-- EXERCISE --
Every line from the one containing "sky130_fd_sc_hd__nand2b_1,5,0.67" to the one containing "min in group" in the records below, both included, must be set down exactly, and no other line.

EXERCISE DATA Block Start

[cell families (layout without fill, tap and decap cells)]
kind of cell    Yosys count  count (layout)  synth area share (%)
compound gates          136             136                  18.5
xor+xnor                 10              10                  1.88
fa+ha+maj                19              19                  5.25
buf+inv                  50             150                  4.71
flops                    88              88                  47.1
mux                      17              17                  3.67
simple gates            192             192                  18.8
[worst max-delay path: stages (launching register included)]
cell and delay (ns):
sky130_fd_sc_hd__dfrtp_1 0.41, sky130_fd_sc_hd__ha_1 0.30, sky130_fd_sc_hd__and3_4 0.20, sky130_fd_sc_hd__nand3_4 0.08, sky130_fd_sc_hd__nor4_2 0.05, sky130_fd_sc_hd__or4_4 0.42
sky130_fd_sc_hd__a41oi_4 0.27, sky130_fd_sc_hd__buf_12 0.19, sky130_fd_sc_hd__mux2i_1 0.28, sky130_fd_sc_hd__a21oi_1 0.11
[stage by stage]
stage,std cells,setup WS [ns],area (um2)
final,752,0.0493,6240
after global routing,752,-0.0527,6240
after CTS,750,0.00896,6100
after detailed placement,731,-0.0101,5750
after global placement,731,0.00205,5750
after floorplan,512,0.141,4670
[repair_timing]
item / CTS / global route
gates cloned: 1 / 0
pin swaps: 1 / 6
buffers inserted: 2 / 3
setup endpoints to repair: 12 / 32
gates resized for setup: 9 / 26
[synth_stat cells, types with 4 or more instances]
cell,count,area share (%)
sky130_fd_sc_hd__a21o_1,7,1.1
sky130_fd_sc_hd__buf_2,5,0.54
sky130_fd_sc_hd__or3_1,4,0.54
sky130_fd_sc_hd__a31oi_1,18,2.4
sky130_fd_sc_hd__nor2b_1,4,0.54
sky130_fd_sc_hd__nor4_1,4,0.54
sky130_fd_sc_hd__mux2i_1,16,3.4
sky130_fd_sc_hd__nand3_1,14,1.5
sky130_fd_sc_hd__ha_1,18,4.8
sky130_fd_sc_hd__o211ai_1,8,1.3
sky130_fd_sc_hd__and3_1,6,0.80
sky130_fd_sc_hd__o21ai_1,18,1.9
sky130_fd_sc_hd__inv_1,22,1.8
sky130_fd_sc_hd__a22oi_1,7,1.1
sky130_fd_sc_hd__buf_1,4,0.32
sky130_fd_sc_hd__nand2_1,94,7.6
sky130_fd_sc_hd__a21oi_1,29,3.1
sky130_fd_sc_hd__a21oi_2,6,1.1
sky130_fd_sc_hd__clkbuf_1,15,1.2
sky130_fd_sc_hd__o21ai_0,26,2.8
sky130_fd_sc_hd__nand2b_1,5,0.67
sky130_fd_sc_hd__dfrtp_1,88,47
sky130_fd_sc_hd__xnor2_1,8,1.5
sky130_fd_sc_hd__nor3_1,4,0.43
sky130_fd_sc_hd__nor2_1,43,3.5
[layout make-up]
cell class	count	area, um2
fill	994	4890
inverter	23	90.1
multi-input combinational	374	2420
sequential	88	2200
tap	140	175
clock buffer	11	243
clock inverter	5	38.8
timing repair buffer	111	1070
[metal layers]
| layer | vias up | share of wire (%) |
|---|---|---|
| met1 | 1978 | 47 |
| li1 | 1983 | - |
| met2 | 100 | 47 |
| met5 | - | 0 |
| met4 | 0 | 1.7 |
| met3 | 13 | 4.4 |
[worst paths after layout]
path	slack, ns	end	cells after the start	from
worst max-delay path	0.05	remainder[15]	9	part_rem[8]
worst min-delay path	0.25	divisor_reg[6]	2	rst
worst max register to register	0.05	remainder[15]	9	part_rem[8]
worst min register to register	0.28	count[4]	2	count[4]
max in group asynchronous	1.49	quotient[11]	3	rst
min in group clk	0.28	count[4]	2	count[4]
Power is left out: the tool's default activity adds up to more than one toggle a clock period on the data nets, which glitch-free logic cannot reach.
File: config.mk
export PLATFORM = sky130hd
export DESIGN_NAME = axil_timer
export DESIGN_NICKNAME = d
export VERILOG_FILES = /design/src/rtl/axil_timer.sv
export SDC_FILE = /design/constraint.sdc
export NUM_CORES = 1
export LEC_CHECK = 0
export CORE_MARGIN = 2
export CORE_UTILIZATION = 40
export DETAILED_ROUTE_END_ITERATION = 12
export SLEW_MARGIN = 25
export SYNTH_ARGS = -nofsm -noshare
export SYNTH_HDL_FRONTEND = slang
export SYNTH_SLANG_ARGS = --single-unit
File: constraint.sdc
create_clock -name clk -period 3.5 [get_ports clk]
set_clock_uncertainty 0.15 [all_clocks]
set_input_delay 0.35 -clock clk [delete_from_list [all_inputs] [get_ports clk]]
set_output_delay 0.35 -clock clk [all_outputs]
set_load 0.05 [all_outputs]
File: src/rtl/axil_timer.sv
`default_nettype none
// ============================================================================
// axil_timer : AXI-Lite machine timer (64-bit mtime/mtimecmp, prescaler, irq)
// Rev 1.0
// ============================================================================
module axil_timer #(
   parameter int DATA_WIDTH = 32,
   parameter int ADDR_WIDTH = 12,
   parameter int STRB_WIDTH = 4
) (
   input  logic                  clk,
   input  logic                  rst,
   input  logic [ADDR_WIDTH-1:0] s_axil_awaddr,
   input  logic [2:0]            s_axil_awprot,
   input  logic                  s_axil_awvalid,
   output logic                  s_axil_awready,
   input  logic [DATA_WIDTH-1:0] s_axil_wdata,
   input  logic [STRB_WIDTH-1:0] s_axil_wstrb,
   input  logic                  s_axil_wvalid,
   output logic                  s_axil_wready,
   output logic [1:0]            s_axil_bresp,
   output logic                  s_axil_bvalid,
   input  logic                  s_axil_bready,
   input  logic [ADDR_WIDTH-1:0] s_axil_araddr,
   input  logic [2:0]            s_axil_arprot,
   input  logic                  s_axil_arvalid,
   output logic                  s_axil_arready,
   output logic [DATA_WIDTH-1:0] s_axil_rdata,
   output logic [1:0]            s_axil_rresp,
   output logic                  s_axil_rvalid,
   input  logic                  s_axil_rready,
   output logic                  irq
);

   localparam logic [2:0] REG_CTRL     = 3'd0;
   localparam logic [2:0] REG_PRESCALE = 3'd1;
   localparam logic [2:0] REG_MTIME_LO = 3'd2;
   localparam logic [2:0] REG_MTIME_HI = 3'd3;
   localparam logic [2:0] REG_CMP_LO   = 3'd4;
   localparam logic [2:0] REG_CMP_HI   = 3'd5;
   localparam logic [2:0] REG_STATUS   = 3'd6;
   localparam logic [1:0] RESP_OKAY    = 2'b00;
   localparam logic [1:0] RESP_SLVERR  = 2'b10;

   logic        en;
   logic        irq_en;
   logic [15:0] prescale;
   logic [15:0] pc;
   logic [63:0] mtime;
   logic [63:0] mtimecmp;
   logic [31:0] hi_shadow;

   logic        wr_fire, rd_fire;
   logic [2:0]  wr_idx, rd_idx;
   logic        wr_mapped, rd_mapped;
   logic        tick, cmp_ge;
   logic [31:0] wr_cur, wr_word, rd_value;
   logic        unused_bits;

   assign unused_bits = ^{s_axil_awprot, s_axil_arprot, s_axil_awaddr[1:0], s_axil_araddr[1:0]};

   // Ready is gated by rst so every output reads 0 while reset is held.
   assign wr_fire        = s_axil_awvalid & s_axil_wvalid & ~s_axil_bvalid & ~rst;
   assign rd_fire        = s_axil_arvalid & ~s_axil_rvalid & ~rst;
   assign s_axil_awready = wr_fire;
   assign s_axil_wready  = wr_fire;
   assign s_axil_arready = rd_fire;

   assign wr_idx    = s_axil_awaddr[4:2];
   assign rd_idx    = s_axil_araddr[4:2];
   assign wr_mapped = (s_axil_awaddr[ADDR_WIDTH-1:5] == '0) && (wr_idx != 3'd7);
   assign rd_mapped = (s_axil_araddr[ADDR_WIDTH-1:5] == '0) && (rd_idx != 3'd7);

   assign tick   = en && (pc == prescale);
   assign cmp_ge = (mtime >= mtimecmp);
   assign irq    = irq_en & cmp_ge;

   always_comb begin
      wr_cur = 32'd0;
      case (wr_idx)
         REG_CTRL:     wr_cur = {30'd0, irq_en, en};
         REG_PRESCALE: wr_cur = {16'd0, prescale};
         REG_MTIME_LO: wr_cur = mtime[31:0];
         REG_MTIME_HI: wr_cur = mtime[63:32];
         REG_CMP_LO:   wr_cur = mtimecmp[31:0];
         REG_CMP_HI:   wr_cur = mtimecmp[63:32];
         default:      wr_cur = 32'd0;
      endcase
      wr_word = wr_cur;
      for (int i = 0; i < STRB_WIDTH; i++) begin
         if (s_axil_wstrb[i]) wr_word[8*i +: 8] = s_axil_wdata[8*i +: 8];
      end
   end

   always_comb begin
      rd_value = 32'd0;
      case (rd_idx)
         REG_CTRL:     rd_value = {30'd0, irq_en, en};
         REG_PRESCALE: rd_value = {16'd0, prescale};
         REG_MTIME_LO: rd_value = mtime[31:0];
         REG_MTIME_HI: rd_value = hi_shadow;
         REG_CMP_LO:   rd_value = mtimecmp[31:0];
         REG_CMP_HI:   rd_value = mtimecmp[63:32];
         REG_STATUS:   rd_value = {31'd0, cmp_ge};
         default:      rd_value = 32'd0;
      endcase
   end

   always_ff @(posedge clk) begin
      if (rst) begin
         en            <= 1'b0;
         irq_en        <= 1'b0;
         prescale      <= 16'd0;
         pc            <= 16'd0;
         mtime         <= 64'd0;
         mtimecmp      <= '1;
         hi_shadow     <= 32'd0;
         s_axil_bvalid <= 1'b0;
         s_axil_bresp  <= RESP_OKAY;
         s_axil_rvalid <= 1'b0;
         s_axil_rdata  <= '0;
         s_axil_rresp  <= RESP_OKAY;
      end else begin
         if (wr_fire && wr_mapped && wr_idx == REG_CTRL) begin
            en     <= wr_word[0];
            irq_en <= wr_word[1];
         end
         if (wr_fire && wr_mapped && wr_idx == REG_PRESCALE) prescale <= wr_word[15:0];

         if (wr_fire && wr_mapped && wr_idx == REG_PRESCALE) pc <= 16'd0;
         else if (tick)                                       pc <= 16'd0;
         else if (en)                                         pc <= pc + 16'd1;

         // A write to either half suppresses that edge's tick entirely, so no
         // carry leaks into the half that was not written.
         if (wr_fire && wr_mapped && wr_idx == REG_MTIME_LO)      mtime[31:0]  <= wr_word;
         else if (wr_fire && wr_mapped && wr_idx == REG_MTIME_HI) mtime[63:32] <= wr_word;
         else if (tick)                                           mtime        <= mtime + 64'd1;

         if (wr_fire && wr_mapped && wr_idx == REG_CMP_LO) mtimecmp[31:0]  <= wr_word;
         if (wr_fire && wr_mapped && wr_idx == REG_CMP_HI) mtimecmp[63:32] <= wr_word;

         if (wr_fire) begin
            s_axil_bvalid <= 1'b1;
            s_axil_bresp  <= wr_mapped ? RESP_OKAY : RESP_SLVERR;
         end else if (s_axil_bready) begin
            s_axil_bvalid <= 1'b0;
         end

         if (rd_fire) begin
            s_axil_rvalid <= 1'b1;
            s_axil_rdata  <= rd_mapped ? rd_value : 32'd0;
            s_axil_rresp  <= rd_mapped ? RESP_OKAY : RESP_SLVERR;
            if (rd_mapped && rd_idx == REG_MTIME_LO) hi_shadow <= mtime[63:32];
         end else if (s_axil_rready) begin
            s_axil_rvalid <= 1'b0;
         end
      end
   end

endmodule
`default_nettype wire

EXERCISE DATA Block End

-- ANSWER BOX --
sky130_fd_sc_hd__nand2b_1,5,0.67
sky130_fd_sc_hd__dfrtp_1,88,47
sky130_fd_sc_hd__xnor2_1,8,1.5
sky130_fd_sc_hd__nor3_1,4,0.43
sky130_fd_sc_hd__nor2_1,43,3.5
[layout make-up]
cell class	count	area, um2
fill	994	4890
inverter	23	90.1
multi-input combinational	374	2420
sequential	88	2200
tap	140	175
clock buffer	11	243
clock inverter	5	38.8
timing repair buffer	111	1070
[metal layers]
| layer | vias up | share of wire (%) |
|---|---|---|
| met1 | 1978 | 47 |
| li1 | 1983 | - |
| met2 | 100 | 47 |
| met5 | - | 0 |
| met4 | 0 | 1.7 |
| met3 | 13 | 4.4 |
[worst paths after layout]
path	slack, ns	end	cells after the start	from
worst max-delay path	0.05	remainder[15]	9	part_rem[8]
worst min-delay path	0.25	divisor_reg[6]	2	rst
worst max register to register	0.05	remainder[15]	9	part_rem[8]
worst min register to register	0.28	count[4]	2	count[4]
max in group asynchronous	1.49	quotient[11]	3	rst
min in group clk	0.28	count[4]	2	count[4]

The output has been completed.